▶ **DATA PROVIDED**:
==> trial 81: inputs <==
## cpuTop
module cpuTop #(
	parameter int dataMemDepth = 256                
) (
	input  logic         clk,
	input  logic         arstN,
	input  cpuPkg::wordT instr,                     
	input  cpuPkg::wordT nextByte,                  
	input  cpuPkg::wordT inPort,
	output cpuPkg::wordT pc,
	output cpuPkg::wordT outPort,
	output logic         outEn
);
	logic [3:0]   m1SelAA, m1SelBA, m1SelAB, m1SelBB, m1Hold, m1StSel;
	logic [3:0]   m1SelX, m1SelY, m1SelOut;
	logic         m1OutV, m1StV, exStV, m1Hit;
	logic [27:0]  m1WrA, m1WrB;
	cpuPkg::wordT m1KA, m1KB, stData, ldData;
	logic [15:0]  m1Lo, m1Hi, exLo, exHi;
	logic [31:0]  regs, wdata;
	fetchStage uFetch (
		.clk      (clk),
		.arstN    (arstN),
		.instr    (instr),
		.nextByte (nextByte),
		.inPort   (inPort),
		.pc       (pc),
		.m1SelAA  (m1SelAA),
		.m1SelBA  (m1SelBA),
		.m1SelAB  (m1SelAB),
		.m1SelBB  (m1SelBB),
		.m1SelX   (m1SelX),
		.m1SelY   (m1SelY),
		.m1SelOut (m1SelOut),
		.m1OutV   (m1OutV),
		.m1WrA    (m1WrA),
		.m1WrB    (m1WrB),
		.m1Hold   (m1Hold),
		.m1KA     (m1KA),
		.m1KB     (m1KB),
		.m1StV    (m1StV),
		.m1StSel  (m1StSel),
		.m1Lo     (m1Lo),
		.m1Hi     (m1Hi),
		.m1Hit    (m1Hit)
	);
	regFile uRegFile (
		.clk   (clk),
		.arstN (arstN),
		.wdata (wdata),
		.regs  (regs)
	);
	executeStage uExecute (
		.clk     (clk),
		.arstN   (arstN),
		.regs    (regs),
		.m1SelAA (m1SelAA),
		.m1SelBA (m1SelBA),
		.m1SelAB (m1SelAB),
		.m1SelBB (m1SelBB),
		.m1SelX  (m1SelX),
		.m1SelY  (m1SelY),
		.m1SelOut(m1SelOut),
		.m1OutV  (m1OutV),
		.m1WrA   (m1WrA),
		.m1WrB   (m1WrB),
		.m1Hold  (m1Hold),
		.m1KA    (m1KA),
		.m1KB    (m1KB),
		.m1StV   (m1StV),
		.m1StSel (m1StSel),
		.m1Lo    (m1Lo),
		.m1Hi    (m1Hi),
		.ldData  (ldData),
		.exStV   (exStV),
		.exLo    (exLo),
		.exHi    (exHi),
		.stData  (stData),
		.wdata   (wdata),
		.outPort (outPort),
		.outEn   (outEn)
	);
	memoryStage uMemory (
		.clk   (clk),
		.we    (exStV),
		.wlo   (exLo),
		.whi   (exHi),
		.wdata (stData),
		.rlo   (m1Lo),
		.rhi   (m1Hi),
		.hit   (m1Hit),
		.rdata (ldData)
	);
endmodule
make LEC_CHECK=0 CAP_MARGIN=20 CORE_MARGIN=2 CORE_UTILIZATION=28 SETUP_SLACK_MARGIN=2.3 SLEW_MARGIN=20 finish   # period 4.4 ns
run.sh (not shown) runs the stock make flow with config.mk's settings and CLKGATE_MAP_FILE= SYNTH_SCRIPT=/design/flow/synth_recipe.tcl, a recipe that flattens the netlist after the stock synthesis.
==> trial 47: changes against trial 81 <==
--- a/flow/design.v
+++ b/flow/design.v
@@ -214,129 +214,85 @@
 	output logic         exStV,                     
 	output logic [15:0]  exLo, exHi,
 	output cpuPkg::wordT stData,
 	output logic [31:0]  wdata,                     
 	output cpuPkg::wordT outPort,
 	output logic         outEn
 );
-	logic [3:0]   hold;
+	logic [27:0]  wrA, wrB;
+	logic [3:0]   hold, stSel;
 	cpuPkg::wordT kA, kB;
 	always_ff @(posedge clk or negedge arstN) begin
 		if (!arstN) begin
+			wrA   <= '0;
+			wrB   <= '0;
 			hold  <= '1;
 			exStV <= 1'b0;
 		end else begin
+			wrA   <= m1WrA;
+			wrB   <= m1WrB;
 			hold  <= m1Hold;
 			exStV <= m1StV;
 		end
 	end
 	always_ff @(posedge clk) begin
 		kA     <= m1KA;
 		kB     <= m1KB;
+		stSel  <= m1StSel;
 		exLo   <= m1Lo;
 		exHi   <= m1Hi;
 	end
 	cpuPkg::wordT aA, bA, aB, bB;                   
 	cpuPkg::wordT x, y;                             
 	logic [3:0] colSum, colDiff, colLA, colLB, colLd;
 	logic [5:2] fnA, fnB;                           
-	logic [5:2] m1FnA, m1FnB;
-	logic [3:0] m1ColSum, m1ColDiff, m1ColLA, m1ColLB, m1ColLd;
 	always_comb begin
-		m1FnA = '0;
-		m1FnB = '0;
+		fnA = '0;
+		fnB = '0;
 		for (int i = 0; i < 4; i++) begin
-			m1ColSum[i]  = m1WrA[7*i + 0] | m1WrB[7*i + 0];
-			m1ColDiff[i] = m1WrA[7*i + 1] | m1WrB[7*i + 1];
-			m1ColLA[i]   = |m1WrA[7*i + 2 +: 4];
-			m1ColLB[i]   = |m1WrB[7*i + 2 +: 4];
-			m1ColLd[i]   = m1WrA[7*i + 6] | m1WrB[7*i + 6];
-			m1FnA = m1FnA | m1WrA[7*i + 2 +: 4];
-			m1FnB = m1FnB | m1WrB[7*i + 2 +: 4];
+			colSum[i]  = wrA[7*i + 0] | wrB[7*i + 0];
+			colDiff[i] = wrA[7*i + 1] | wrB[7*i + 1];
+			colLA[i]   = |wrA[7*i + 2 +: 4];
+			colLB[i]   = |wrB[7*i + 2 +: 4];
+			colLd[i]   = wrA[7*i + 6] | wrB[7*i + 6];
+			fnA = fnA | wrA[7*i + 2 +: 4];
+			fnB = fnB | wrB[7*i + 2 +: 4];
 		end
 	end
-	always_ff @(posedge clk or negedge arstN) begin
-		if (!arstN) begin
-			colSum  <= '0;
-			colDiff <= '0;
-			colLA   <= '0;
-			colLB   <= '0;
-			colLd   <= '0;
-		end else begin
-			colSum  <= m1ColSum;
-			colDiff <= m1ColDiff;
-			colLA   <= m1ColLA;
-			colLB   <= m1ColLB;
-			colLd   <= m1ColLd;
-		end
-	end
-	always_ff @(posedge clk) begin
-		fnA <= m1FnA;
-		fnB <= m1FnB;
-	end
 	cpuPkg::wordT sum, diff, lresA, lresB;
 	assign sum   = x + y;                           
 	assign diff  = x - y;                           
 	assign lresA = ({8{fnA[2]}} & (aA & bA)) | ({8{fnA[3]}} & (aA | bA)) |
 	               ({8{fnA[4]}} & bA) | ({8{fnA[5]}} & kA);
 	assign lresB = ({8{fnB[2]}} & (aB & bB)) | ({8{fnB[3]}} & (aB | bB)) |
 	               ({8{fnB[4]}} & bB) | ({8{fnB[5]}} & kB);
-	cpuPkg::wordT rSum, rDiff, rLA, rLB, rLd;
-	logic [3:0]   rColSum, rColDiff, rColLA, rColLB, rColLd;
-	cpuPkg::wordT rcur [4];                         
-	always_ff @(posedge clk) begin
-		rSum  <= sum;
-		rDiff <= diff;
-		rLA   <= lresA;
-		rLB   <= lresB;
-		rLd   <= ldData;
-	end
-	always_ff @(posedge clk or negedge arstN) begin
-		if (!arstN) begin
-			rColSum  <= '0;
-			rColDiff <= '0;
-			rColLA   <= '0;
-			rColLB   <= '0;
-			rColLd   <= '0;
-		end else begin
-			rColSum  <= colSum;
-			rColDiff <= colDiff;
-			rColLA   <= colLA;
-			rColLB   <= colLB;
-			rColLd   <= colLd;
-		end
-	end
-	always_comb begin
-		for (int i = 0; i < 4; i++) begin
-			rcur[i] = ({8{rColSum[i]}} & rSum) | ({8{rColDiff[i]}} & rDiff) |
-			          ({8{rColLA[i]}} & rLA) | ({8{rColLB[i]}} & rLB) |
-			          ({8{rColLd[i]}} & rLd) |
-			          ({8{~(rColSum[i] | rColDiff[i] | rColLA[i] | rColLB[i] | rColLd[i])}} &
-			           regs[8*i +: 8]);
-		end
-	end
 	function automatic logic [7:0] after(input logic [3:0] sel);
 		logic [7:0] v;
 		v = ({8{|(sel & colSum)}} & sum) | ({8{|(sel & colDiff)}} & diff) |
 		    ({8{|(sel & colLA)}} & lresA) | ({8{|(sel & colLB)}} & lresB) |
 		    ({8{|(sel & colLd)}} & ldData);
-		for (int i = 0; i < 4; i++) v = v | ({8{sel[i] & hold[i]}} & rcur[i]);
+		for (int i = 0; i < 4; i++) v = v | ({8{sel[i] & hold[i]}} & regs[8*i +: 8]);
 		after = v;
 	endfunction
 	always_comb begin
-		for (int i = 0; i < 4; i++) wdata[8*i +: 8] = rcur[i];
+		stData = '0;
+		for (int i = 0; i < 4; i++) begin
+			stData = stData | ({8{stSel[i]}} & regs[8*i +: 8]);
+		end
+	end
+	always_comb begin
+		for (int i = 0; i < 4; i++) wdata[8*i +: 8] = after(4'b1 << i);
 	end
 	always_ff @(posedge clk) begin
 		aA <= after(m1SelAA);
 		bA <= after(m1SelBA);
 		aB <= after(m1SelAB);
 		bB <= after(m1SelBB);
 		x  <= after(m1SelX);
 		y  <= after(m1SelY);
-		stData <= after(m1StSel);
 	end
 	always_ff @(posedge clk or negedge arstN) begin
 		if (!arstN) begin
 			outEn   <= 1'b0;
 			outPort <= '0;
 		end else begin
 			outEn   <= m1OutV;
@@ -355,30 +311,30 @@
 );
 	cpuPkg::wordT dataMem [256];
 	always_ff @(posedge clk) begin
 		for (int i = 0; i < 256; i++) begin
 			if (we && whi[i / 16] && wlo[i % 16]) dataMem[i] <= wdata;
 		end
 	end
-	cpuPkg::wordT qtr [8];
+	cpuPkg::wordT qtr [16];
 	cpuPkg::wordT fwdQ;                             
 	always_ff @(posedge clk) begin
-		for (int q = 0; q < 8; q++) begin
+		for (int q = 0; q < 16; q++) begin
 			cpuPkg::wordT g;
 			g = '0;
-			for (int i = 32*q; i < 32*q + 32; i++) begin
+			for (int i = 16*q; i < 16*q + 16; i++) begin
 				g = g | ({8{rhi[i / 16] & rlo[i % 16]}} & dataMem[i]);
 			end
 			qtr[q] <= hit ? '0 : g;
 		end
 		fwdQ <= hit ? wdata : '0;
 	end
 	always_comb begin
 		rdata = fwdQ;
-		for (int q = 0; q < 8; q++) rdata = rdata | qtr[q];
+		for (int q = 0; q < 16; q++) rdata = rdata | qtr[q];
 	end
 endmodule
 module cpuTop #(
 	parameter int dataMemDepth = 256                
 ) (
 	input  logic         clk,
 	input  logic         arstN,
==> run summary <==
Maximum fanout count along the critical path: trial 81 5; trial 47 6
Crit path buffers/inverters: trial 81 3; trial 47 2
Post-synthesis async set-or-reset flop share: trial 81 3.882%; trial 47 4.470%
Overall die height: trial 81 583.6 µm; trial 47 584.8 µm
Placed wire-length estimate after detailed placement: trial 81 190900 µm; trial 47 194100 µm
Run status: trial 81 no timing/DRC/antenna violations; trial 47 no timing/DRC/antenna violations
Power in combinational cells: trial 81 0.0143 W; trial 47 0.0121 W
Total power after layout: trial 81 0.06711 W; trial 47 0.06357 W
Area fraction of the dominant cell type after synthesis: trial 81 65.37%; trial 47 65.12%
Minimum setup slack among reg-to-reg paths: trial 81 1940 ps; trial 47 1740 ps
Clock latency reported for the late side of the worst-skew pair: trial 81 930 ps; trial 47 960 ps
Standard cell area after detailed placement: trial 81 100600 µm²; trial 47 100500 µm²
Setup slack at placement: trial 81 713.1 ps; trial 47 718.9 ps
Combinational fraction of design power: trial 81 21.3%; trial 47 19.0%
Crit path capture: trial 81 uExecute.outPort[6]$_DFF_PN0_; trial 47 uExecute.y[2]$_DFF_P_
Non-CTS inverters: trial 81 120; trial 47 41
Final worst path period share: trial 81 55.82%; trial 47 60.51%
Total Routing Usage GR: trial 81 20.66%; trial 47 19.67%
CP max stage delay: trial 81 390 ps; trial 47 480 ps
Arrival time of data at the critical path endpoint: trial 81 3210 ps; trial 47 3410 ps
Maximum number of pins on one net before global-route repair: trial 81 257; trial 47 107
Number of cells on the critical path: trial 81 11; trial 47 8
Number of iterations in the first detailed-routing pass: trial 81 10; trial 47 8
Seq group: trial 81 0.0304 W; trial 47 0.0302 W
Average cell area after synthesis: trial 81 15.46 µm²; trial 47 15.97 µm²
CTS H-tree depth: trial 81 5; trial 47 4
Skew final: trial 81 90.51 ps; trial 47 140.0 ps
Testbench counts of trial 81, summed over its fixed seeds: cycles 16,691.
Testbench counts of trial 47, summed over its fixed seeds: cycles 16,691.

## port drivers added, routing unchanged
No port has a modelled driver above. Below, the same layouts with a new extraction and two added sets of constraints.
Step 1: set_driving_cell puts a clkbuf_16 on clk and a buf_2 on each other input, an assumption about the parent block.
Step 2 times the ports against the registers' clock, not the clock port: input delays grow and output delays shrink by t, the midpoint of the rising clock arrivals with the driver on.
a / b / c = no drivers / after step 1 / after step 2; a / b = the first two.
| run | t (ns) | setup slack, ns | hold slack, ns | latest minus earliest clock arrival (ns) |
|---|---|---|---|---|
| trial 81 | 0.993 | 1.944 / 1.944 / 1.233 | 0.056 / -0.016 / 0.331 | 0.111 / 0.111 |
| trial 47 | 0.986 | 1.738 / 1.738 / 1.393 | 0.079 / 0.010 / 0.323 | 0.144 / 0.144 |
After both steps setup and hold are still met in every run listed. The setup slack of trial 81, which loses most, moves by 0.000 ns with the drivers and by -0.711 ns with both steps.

▶ **HOW TO COMPLETE THIS TASK**: Reproduce each line from the listing above that includes the word "detailed".

▶ **ANSWER**:
Placed wire-length estimate after detailed placement: trial 81 190900 µm; trial 47 194100 µm
Standard cell area after detailed placement: trial 81 100600 µm²; trial 47 100500 µm²
Number of iterations in the first detailed-routing pass: trial 81 10; trial 47 8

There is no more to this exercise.